> _Task_: Search the entries below for the word "unset" and copy each line that has it.

> _Supplied material_:
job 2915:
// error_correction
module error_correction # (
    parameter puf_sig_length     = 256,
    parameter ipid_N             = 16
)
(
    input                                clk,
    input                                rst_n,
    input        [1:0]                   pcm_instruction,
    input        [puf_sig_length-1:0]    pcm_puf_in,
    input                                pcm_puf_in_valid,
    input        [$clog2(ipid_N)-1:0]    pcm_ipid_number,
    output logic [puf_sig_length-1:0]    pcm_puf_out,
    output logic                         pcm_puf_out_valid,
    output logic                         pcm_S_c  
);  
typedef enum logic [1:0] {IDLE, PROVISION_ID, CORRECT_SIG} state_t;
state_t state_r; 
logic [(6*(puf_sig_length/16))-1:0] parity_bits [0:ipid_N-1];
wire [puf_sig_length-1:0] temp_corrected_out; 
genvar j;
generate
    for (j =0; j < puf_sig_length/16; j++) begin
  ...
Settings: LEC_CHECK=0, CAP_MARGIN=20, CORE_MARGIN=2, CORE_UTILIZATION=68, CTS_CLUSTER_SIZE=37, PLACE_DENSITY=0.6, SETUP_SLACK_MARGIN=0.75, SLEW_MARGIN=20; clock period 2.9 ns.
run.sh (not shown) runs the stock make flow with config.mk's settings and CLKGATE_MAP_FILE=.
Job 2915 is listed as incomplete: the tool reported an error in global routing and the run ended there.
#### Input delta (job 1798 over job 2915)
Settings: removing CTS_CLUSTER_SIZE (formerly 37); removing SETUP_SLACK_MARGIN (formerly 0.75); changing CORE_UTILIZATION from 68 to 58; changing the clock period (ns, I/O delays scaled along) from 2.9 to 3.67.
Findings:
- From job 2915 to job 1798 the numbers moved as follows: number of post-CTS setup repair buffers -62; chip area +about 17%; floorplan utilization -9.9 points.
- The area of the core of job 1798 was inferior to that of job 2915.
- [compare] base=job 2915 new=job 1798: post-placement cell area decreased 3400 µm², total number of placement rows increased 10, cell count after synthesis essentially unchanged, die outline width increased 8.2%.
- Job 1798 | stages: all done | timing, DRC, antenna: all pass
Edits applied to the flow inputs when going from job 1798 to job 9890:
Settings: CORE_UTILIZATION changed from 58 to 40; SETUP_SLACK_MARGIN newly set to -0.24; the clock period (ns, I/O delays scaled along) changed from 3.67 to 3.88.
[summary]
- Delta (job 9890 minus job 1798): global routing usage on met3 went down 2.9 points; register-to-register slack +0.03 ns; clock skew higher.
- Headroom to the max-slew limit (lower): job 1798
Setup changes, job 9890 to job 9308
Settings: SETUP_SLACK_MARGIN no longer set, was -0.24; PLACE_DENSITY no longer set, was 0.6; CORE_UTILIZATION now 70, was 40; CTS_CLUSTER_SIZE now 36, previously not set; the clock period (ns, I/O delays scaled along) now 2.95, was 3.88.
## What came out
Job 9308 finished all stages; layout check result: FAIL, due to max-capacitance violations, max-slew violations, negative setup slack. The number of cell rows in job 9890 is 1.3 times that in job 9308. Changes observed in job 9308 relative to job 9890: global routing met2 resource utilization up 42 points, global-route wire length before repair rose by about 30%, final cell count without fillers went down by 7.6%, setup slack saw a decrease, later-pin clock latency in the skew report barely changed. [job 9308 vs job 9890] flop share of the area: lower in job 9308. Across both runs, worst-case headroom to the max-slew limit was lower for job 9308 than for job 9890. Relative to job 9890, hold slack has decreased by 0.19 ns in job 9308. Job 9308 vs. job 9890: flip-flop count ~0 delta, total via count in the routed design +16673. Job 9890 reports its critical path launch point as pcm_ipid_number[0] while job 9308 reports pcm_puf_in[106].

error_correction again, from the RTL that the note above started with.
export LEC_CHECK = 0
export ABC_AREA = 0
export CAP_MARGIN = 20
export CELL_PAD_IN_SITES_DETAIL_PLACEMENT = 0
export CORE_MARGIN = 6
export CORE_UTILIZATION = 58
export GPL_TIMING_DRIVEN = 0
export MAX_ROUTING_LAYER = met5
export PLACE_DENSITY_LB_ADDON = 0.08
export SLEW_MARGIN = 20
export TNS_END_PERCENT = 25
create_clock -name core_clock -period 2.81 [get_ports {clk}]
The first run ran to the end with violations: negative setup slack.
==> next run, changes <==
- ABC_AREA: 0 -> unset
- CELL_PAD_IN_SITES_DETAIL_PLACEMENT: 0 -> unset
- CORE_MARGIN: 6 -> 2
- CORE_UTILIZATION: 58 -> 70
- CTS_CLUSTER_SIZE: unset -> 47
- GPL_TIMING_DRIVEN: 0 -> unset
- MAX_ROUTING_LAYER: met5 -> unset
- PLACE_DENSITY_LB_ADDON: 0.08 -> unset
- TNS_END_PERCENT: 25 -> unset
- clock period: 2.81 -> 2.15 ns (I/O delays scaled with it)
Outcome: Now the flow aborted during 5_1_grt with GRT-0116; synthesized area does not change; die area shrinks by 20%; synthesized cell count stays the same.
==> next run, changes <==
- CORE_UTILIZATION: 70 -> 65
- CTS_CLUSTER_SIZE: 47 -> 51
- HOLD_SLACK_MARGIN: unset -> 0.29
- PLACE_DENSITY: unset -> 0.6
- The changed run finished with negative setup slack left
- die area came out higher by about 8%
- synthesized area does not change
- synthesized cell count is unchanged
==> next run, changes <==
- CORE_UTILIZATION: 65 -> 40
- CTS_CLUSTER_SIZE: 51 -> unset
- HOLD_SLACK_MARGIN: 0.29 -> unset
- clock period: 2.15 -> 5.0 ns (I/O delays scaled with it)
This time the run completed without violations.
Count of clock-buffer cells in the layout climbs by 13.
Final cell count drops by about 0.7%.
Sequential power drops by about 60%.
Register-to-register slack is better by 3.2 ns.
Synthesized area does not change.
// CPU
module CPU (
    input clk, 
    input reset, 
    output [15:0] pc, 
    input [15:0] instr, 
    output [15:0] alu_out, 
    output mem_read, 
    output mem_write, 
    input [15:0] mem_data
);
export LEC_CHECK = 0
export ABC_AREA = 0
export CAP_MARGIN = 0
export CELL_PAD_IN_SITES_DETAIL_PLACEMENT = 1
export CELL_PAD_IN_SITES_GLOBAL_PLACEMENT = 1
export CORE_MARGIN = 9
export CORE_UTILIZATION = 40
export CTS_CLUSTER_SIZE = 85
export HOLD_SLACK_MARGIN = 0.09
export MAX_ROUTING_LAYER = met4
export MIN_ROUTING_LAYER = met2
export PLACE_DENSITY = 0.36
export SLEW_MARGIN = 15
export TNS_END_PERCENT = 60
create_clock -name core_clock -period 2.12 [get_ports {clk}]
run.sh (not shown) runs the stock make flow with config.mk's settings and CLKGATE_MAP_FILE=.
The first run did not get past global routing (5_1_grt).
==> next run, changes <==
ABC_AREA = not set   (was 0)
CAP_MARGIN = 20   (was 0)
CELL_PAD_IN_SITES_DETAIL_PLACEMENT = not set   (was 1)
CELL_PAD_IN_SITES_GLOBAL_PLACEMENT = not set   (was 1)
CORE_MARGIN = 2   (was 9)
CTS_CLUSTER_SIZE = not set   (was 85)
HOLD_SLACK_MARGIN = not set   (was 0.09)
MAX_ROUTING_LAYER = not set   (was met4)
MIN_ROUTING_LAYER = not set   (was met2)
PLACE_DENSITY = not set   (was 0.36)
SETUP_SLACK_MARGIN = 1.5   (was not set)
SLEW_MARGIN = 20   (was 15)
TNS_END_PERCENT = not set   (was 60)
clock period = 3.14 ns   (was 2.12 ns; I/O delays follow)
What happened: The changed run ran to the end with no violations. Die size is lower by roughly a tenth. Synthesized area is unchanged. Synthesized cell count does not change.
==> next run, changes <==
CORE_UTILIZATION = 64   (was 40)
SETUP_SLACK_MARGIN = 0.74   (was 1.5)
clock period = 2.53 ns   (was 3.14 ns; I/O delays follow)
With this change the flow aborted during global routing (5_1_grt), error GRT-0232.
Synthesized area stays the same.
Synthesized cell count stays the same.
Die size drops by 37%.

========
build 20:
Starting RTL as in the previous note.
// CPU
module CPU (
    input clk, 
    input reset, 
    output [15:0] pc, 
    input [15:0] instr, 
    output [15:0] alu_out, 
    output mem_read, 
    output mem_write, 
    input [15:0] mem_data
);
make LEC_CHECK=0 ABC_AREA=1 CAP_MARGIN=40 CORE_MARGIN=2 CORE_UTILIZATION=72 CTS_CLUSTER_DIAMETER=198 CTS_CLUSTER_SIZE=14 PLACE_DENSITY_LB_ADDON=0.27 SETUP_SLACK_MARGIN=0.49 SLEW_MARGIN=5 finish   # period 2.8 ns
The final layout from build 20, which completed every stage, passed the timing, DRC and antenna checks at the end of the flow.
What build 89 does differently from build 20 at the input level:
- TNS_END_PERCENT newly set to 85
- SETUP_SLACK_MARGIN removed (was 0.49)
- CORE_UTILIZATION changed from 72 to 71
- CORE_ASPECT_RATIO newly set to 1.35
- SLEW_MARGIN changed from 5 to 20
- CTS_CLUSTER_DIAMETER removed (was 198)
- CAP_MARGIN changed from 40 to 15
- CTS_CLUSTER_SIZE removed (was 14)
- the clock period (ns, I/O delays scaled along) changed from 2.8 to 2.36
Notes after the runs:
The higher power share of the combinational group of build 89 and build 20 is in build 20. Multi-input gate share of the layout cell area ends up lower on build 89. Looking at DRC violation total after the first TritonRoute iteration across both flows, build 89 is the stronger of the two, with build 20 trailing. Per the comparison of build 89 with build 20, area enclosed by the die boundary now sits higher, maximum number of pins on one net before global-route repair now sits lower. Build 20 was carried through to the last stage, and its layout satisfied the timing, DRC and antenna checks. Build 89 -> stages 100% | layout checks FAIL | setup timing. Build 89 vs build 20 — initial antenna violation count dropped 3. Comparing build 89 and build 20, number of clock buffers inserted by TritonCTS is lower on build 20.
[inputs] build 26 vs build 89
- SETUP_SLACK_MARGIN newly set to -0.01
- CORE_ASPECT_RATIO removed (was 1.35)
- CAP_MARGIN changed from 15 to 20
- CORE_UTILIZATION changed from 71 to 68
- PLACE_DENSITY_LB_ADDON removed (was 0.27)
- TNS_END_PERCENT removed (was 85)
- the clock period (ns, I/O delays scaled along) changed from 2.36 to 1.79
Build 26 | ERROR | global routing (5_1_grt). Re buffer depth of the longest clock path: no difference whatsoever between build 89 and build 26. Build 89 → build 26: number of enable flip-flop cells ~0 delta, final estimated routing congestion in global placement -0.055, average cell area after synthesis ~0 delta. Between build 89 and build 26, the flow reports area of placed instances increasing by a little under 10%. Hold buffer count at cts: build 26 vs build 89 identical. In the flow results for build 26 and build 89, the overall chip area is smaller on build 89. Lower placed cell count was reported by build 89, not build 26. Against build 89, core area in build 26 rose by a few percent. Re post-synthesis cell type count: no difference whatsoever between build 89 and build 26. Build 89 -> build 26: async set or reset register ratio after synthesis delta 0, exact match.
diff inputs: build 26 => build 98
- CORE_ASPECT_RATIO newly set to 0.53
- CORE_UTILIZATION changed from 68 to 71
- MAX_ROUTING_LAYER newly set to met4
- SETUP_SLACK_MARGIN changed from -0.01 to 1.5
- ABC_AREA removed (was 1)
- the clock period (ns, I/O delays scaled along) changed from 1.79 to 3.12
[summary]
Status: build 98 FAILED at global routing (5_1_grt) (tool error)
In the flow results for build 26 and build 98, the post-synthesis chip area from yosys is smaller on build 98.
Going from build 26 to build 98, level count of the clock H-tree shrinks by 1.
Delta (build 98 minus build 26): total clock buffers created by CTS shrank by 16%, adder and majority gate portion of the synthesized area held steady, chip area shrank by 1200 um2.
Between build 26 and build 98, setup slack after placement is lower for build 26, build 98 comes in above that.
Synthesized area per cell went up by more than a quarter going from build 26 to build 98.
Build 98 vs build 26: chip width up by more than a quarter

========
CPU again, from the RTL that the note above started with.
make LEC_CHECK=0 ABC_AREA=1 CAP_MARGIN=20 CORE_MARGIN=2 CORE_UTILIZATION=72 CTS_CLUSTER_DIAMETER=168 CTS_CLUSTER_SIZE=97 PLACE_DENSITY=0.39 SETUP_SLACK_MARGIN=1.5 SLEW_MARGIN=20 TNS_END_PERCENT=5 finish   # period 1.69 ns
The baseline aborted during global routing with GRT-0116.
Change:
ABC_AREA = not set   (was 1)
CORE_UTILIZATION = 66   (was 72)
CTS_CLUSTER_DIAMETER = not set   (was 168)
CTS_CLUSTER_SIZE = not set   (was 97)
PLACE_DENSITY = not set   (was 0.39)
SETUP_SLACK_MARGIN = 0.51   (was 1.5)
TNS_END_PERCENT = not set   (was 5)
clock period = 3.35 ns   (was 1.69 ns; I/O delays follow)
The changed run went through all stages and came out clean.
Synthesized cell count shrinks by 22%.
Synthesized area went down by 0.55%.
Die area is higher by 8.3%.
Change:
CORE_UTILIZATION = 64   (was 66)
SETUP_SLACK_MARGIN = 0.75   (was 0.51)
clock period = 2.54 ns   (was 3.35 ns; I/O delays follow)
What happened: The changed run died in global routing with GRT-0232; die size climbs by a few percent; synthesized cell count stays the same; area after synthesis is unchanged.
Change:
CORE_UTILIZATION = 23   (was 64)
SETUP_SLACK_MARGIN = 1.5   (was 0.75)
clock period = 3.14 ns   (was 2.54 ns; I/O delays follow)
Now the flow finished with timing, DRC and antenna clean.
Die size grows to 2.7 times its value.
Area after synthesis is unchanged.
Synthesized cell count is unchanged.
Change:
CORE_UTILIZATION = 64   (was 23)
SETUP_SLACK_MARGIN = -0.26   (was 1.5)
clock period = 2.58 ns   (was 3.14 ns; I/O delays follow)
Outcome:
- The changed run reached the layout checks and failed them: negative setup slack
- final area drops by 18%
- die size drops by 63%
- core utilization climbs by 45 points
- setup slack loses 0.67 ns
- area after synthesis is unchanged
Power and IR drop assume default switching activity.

> _Response to the task_:
- ABC_AREA: 0 -> unset
- CELL_PAD_IN_SITES_DETAIL_PLACEMENT: 0 -> unset
- CTS_CLUSTER_SIZE: unset -> 47
- GPL_TIMING_DRIVEN: 0 -> unset
- MAX_ROUTING_LAYER: met5 -> unset
- PLACE_DENSITY_LB_ADDON: 0.08 -> unset
- TNS_END_PERCENT: 25 -> unset
- HOLD_SLACK_MARGIN: unset -> 0.29
- PLACE_DENSITY: unset -> 0.6
- CTS_CLUSTER_SIZE: 51 -> unset
- HOLD_SLACK_MARGIN: 0.29 -> unset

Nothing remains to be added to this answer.